Joseph Zitt's [as if in dreams] 2024-02-27
Hi. I'm Joseph Zitt. I moved from the US to Israel in 2017. This is my newsletter about more-or-less daily life in my city in the shadow of war. You can select these links to subscribe or unsubscribe. There are more links at the bottom. You can also read this email online here. Here we go...
A voice behind me bellows as I stand at Hostage Square: "Gentlemen! You are invited to the minyan1 for afternoon prayers."
I'm off work. I haven't been to the afternoon prayers today. I wouldn't normally seek them out, but presented with the opportunity, I go for it.
I turn around and ask him where they are. He points vaguely. I'm confused. He can tell. He calls out, like a commander giving an order, "After me!" and heads in the direction in which he pointed. Several of us follow.
One of the tents has been set up as an ad-hoc synagogue. There's no ark for a Torah scroll, but chairs are lined up pointing in the right direction. Prayer books and yarmulkes are at the entrance.
Several women in long skirts and headscarves and a boy with a yarmulke and tzitzit2 are sitting in the front row. The leader goes over to them. "Ladies, excuse me. It's time for us to pray." In the most traditional congregations, women and men can't be in the same space during the prayers. They rise and walk out of the tent.
After a moment, one of the women walks back in with the boy. "Excuse me. The boy would like to pray with you. He isn't old enough to count, though."

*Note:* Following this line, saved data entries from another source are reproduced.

This design comes from an exercise in tuning for small area on the open sky130 flow, not from production work.
The RTL was checked by simulation tests, not by an equivalence proof against the original design.
Power and IR drop assume default switching activity.

<file path="flow/flow/run.sh">
#!/bin/bash
# The standard layout, with two changes to what the tools are told:
#  - port buffers are the smallest buffer cell instead of the tool's pick
#  - CTS inserts no dummy loads, and clusters sinks under large leaf buffers
set -euo pipefail
export BUFFER_PORTS_ARGS="-buffer_cell sky130_fd_sc_hd__buf_1"
export CTS_ARGS="-sink_clustering_enable -repair_clock_nets -dont_use_dummy_load -buf_list sky130_fd_sc_hd__clkbuf_16 -sink_clustering_size 36 -sink_clustering_max_diameter 60"
bash standard.sh > standard.log 2>&1
</file>
<file path="flow/standard.sh">
#!/bin/bash
# synth_recipe.tcl (not shown) runs the flow's synth.tcl, then flattens the netlist and writes it again
# the make line also repeats each setting of config.mk as NAME=value (left out here)
make -C /OpenROAD-flow-scripts/flow DESIGN_CONFIG=/design/flow/config.mk WORK_HOME=/design/flow/orfs CLKGATE_MAP_FILE= SYNTH_SCRIPT=/design/flow/synth_recipe.tcl "${@:-finish}"
</file>
<file path="flow/config.mk">
export PLATFORM = sky130hd
export DESIGN_NAME = vcSwitch
export DESIGN_NICKNAME = vcSwitch
export VERILOG_FILES = /design/flow/design.v
export SDC_FILE = /design/flow/constraint.sdc
export NUM_CORES = 4
export LEC_CHECK = 0
export CAP_MARGIN = 0
export CORE_MARGIN = 2
export CORE_UTILIZATION = 72
export PLACE_DENSITY = 0.8
export SLEW_MARGIN = 0
export SYNTH_HIERARCHICAL = 1
export SYNTH_MINIMUM_KEEP_SIZE = 0
</file>
<file path="flow/constraint.sdc">
create_clock -name core_clock -period 5.0 [get_ports {CLK}]
set_input_delay 1.0000 -clock core_clock [delete_from_list [all_inputs] [get_ports {CLK}]]
set_output_delay 1.0000 -clock core_clock [all_outputs]
set_load 0.01 [all_outputs]
</file>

The leader pats the boy on the back. "Wonderful! To have a boy who really wants to pray is like having ten minyanim!" He hands the boy a prayer book. The woman steps back outside.

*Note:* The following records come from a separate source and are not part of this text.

Context: an optimization exercise on an open-source flow, tuned for small area, a short achievable clock period and few clock cycles per item. The choices shown serve that exercise and are no tape-out recipe. In this exercise RTL edits were held to simulation tests only and were not proved equivalent to the original.

**flow/design.v**
```verilog
`default_nettype none
package msc_pkg;
	localparam int MAG_W  = 16;
	localparam int BTN_W  = 8;
	localparam int OUT_W  = 32;
	localparam int ADDR_W = 5;
	localparam int DATA_W = 32;
endpackage
`default_nettype wire
`default_nettype none
module msc_div (
	input  wire logic [40:0] p,
	output logic [25:0]      q
);
	logic [37:0] pp;
	logic [74:0] est;
	logic [26:0] q0;
	logic [13:0] r;
	always_comb begin
		pp  = p[40:3];
		est = (75'(pp) << 36) - (75'(pp) << 26) + (75'(pp) << 24) + (75'(pp) << 15) + (75'(pp) << 12);
		q0  = est[74:48];
		r   = pp[13:0] - 14'(q0 << 12) - 14'(q0 << 1) - 14'(q0);
		q   = r[13] ? 26'(q0 - 1'b1) : q0[25:0];
	end
endmodule
`default_nettype wire
`default_nettype none
module msc_ctrl (
	input  wire logic               clk,
	input  wire logic               arst_n,
	input  wire logic               start,
	input  wire logic [15:0]        thr,
	input  wire logic signed [16:0] lo,
	output logic                    busy,
	output logic [29:0]             recip,
	output logic                    lm_load,
	output logic [15:0]             lm_new
);
	function automatic logic [17:0] step2(input logic [15:0] rem, input logic [1:0] bits,
			input logic [15:0] d);
		logic [16:0] t0, t1;
		logic [15:0] r0, r1;
		logic        b0, b1;
		t0 = {rem, bits[1]};
		b0 = (t0 >= {1'b0, d});
		r0 = b0 ? 16'(t0 - {1'b0, d}) : t0[15:0];
		t1 = {r0, bits[0]};
		b1 = (t1 >= {1'b0, d});
		r1 = b1 ? 16'(t1 - {1'b0, d}) : t1[15:0];
		step2 = {b0, b1, r1};
	endfunction
	logic [29:0] quo_q;
	logic [15:0] rem_q;
	logic [15:0] lq_q;
	logic [15:0] lr_q;
	logic [3:0]  cnt_q;
	logic        busy_q, go_q;
	logic [17:0] sa, sb;
	logic [15:0] lmag;
	assign sa   = step2(rem_q, quo_q[29:28], thr);
	assign sb   = step2(lr_q, lq_q[15:14], thr);
	assign lmag = lo[16] ? 16'(-lo) : 16'(lo);
	always_ff @(posedge clk or negedge arst_n) begin
		if (!arst_n) begin
			quo_q  <= 30'h2000_0000;
			rem_q  <= '0;
			lq_q   <= '0;
			lr_q   <= '0;
			cnt_q  <= '0;
			busy_q <= 1'b0;
			go_q   <= 1'b0;
		end else begin
			go_q <= start;
			if (go_q) begin
				quo_q  <= 30'h2000_0000;
				rem_q  <= '0;
				lq_q   <= lmag;
				lr_q   <= '0;
				cnt_q  <= 4'd14;
				busy_q <= 1'b1;
			end else if (busy_q) begin
				quo_q <= {quo_q[27:0], sa[17:16]};
				rem_q <= sa[15:0];
				if (cnt_q > 4'd6) begin
					lq_q <= {lq_q[13:0], 2'b00};
					lr_q <= sb[15:0];
				end
				cnt_q <= cnt_q - 1'b1;
				if (cnt_q == '0) busy_q <= 1'b0;
			end
		end
	end
	assign lm_load = busy_q && cnt_q == 4'd6;
	assign lm_new  = (lo[16] && lr_q != 16'd0) ? 16'(thr - lr_q) : lr_q;
	assign busy    = busy_q || go_q || start;
	assign recip   = quo_q;
endmodule
`default_nettype wire
`default_nettype none
module msc_dp (
	input  wire logic               clk,
	input  wire logic               arst_n,
	input  wire logic               hold_in,
	input  wire logic [9:0]         scale_x,
	input  wire logic [9:0]         scale_y,
	input  wire logic [15:0]        sens,
	input  wire logic [17:0]        gain_x,
	input  wire logic [17:0]        gain_y,
	input  wire logic [15:0]        thr,
	input  wire logic               inv,
	input  wire logic [29:0]        recip,
	input  wire logic               lm_load,
	input  wire logic [15:0]        lm_new,
	output logic signed [16:0]      lo_out,
	input  wire logic               in_valid,
	output logic                    in_stall,
	input  wire logic signed [15:0] delta_x,
	input  wire logic signed [15:0] delta_y,
	input  wire logic [7:0]         button_bits,
	output logic                    out_valid,
	input  wire logic               out_stall,
	output logic signed [31:0]      axis_x,
	output logic signed [31:0]      axis_y,
	output logic [7:0]              button_state
);
	logic adv, take;
	logic in_stall_q;
	logic [25:0] kx_q, ky_q;
	always_ff @(posedge clk) begin
		kx_q <= 26'(scale_x) * 26'(sens);
		ky_q <= 26'(scale_y) * 26'(sens);
	end
	logic v0, sk_v, v1, v2, v3, v4, v5, v6, vo;
	assign adv  = !(vo && out_stall);
	assign take = in_valid && !in_stall_q;
	logic [15:0] d0x, d0y, skx, sky;
	logic [7:0]  b0, skb;
	always_ff @(posedge clk or negedge arst_n) begin
		if (!arst_n) begin
			v0         <= 1'b0;
			sk_v       <= 1'b0;
			in_stall_q <= 1'b1;
		end else begin
			if (adv) begin
				v0   <= sk_v || take;
				sk_v <= 1'b0;
			end else if (take) begin
				if (v0) sk_v <= 1'b1;
				else    v0   <= 1'b1;
			end
			in_stall_q <= hold_in || (!adv && take && v0) || (sk_v && !adv);
		end
	end
	always_ff @(posedge clk) begin
		if (adv) begin
			if (sk_v) begin
				d0x <= skx; d0y <= sky; b0 <= skb;
			end else begin
				d0x <= delta_x; d0y <= delta_y; b0 <= button_bits;
			end
		end else if (take) begin
			if (v0) begin
				skx <= delta_x; sky <= delta_y; skb <= button_bits;
			end else begin
				d0x <= delta_x; d0y <= delta_y; b0 <= button_bits;
			end
		end
	end
	assign in_stall = in_stall_q;
	logic [15:0] mx, my;
	logic [40:0] p1x, p1y;
	logic        s1x, s1y;
	logic [7:0]  b1;
	assign mx = d0x[15] ? 16'(-d0x) : d0x;
	assign my = d0y[15] ? 16'(-d0y) : d0y;
	always_ff @(posedge clk) begin
		if (adv) begin
			p1x <= 41'(mx) * 41'(kx_q);
			p1y <= 41'(my) * 41'(ky_q);
			s1x <= d0x[15];
			s1y <= d0y[15];
			b1  <= b0;
		end
	end
	logic [25:0] q1x, q1y, q2x, q2y;
	logic        s2x, s2y;
	logic [7:0]  b2;
	msc_div u_divx (.p(p1x), .q(q1x));
	msc_div u_divy (.p(p1y), .q(q1y));
	always_ff @(posedge clk) begin
		if (adv) begin
			q2x <= q1x;
			q2y <= q1y;
			s2x <= s1x;
			s2y <= s1y;
			b2  <= b1;
		end
	end
	logic [43:0] w3x, w3y;
	logic [27:0] u3x, u3y;
	logic        s3x, s3y;
	logic [7:0]  b3;
	assign w3x = 44'(q2x) * 44'(gain_x);
	assign w3y = 44'(q2y) * 44'(gain_y);
	always_ff @(posedge clk) begin
		if (adv) begin
			u3x <= w3x[43:16];
			u3y <= w3y[43:16];
			s3x <= s2x;
			s3y <= s2y;
			b3  <= b2;
		end
	end
	logic [57:0] e4;
	logic [28:0] qh4;
	logic [27:0] u4y;
	logic        s4y;
	logic [31:0] x4;
	logic [7:0]  b4;
	assign e4 = 58'(u3y) * 58'(recip);
	always_ff @(posedge clk) begin
		if (adv) begin
			qh4 <= e4[57:29];
			u4y <= u3y;
			s4y <= s3y;
			x4  <= s3x ? (32'd0 - 32'(u3x)) : 32'(u3x);
			b4  <= b3;
		end
	end
	logic [16:0] qt5;
	logic [16:0] rh5;
	logic [27:0] u5y;
	logic        s5y;
	logic [31:0] x5;
	logic [7:0]  b5;
	assign qt5 = 17'(qh4[16:0] * 17'(thr));
	always_ff @(posedge clk) begin
		if (adv) begin
			rh5 <= u4y[16:0] - qt5;
			u5y <= u4y;
			s5y <= s4y;
			x5  <= x4;
			b5  <= b4;
		end
	end
	logic [16:0] m6;
	logic [16:0] fm6;
	logic [31:0] y6;
	logic signed [18:0] c1_q, c2_q, c3_q;
	logic signed [31:0] yv_q;
	logic [31:0] x6;
	logic [7:0]  b6;
	always_comb begin
		m6  = (rh5 >= 17'(thr)) ? rh5 - 17'(thr) : rh5;
		fm6 = (s5y && m6 != 17'd0) ? 17'(thr) - m6 : m6;
		y6  = s5y ? (32'd0 - 32'(u5y)) : 32'(u5y);
	end
	always_ff @(posedge clk) begin
		if (adv) begin
			c1_q <= 19'(fm6);
			c2_q <= 19'(fm6) - 19'(thr);
			c3_q <= 19'(fm6) - 19'(thr) - 19'(thr);
			yv_q <= y6;
			x6   <= x5;
			b6   <= b5;
		end
	end
	logic signed [16:0] lo_q;
	logic [15:0] lm_q;
	logic signed [18:0] t1, t2, t3;
	logic signed [31:0] s7;
	logic signed [16:0] lo_d;
	logic [15:0] lm_d;
	logic [31:0] axis_x_q, axis_y_q;
	logic [7:0]  btn_q;
	always_comb begin
		t1   = c1_q + 19'(lm_q);    
		t2   = c2_q + 19'(lm_q);    
		t3   = c3_q + 19'(lm_q);    
		s7   = yv_q + 32'(lo_q);
		lm_d = t2[18] ? t1[15:0] : t2[15:0];
		if (thr == 16'd0) begin
			lo_d = '0;
		end else if (!s7[31]) begin
			lo_d = t2[18] ? 17'(t1) : 17'(t2);
		end else if (t2[18]) begin
			lo_d = (t1 == 19'sd0) ? 17'sd0 : 17'(t2);
		end else begin
			lo_d = (t2 == 19'sd0) ? 17'sd0 : 17'(t3);
		end
	end
	always_ff @(posedge clk) begin
		if (adv) begin
			axis_x_q <= x6;
			axis_y_q <= inv ? -s7 : s7;
			btn_q    <= b6;
		end
	end
	always_ff @(posedge clk or negedge arst_n) begin
		if (!arst_n) begin
			v1   <= 1'b0;
			v2   <= 1'b0;
			v3   <= 1'b0;
			v4   <= 1'b0;
			v5   <= 1'b0;
			v6   <= 1'b0;
			vo   <= 1'b0;
			lo_q <= '0;
			lm_q <= '0;
		end else begin
			if (adv) begin
				v1 <= v0;
				v2 <= v1;
				v3 <= v2;
				v4 <= v3;
				v5 <= v4;
				v6 <= v5;
				vo <= v6;
			end
			if (adv && v6) begin
				lo_q <= lo_d;
				lm_q <= lm_d;
			end else if (lm_load) begin
				lm_q <= lm_new;
			end
		end
	end
	assign lo_out = lo_q;
	assign out_valid    = vo;
	assign axis_x       = axis_x_q;
	assign axis_y       = axis_y_q;
	assign button_state = btn_q;
endmodule
`default_nettype wire
`default_nettype none
module mouse_delta_scaler (
	input  wire logic                                clk,
	input  wire logic                                arst_n,
	input  wire logic                                in_valid,
	output logic                                     in_stall,
	input  wire logic signed [msc_pkg::MAG_W-1:0]    delta_x,
	input  wire logic signed [msc_pkg::MAG_W-1:0]    delta_y,
	input  wire logic [msc_pkg::BTN_W-1:0]           button_bits,
	output logic                                     out_valid,
	input  wire logic                                out_stall,
	output logic signed [msc_pkg::OUT_W-1:0]         axis_x,
	output logic signed [msc_pkg::OUT_W-1:0]         axis_y,
	output logic [msc_pkg::BTN_W-1:0]                button_state,
	input  wire logic                                psel,
	input  wire logic                                penable,
	input  wire logic                                pwrite,
	input  wire logic [msc_pkg::ADDR_W-1:0]          paddr,
	input  wire logic [msc_pkg::DATA_W-1:0]          pwdata,
	output logic [msc_pkg::DATA_W-1:0]               prdata,
	output logic                                     pready
);
	logic [9:0]  scale_x_q, scale_y_q;
	logic [15:0] sens_q;
	logic [17:0] gain_x_q, gain_y_q;
	logic [15:0] thr_q;
	logic        inv_q;
	logic [2:0]  reg_idx;
	logic        wr;
	assign reg_idx = paddr[4:2];
	assign pready  = 1'b1;
	assign wr      = psel && penable && pwrite;
	always_ff @(posedge clk or negedge arst_n) begin
		if (!arst_n) begin
			scale_x_q <= 10'd32;
			scale_y_q <= 10'd48;
			sens_q    <= 16'd32792;
			gain_x_q  <= 18'd65536;
			gain_y_q  <= 18'd65536;
			thr_q     <= 16'd1;
			inv_q     <= 1'b0;
		end else if (wr) begin
			case (reg_idx)
				3'd0: scale_x_q <= pwdata[9:0];
				3'd1: scale_y_q <= pwdata[9:0];
				3'd2: sens_q    <= pwdata[15:0];
				3'd3: gain_x_q  <= pwdata[17:0];
				3'd4: gain_y_q  <= pwdata[17:0];
				3'd5: thr_q     <= pwdata[15:0];
				3'd6: inv_q     <= pwdata[0];
				default: begin
				end
			endcase
		end
	end
	always_comb begin
		case (reg_idx)
			3'd0:    prdata = {22'd0, scale_x_q};
			3'd1:    prdata = {22'd0, scale_y_q};
			3'd2:    prdata = {16'd0, sens_q};
			3'd3:    prdata = {14'd0, gain_x_q};
			3'd4:    prdata = {14'd0, gain_y_q};
			3'd5:    prdata = {16'd0, thr_q};
			3'd6:    prdata = {31'd0, inv_q};
			default: prdata = 32'd0;
		endcase
	end
	logic [29:0] recip;
	logic        recip_busy;
	logic        lm_load;
	logic [15:0] lm_new;
	logic signed [16:0] lo;
	msc_ctrl u_recip (
		.clk    (clk),
		.arst_n (arst_n),
		.start  (wr && reg_idx == 3'd5),
		.thr    (thr_q),
		.lo     (lo),
		.busy   (recip_busy),
		.recip  (recip),
		.lm_load(lm_load),
		.lm_new (lm_new)
	);
	msc_dp u_dp (
		.clk          (clk),
		.arst_n       (arst_n),
		.hold_in      (recip_busy),
		.scale_x      (scale_x_q),
		.scale_y      (scale_y_q),
		.sens         (sens_q),
		.gain_x       (gain_x_q),
		.gain_y       (gain_y_q),
		.thr          (thr_q),
		.inv          (inv_q),
		.recip        (recip),
		.lm_load      (lm_load),
		.lm_new       (lm_new),
		.lo_out       (lo),
		.in_valid     (in_valid),
		.in_stall     (in_stall),
		.delta_x      (delta_x),
		.delta_y      (delta_y),
		.button_bits  (button_bits),
		.out_valid    (out_valid),
		.out_stall    (out_stall),
		.axis_x       (axis_x),
		.axis_y       (axis_y),
		.button_state (button_state)
	);
endmodule
`default_nettype wire
```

I don't need a prayer book. I use one at work, but I keep a liturgy app on my phone just in case. I'm wearing my baseball cap as usual, so I don't have to hunt down a yarmulke.
The prayers proceed pretty much like they do at my office. No two congregations are exactly alike, so there are some differences.
They handle the largest set of prayers in the service, the Amidah, differently. Everyone says them together silently, then the leader repeats them all out loud, with some added sections where the congregation recites additional texts. At our office, the leader recites the first few sections out loud, including one of the sections that gets added, then everyone finishes the rest of it together, silently.
When the prayers end, I walk back out into the square.About half of the voices that I hear are speaking English. A man calls out in a North American accent: "Mizrachi Canada, back to the bus. Follow me!"
The space looks like a cross between a community art project and a street fair. Across from the prayer tent, a larger collection of white tents, like the ones we used in Occupy, have been set up together. Each has the name of a community that was attacked in the massacre that started the war. A circle of white chairs is set up in each. Representatives from that community sit and speak to people who come into the tent about their experiences, and about the captives who were taken from them.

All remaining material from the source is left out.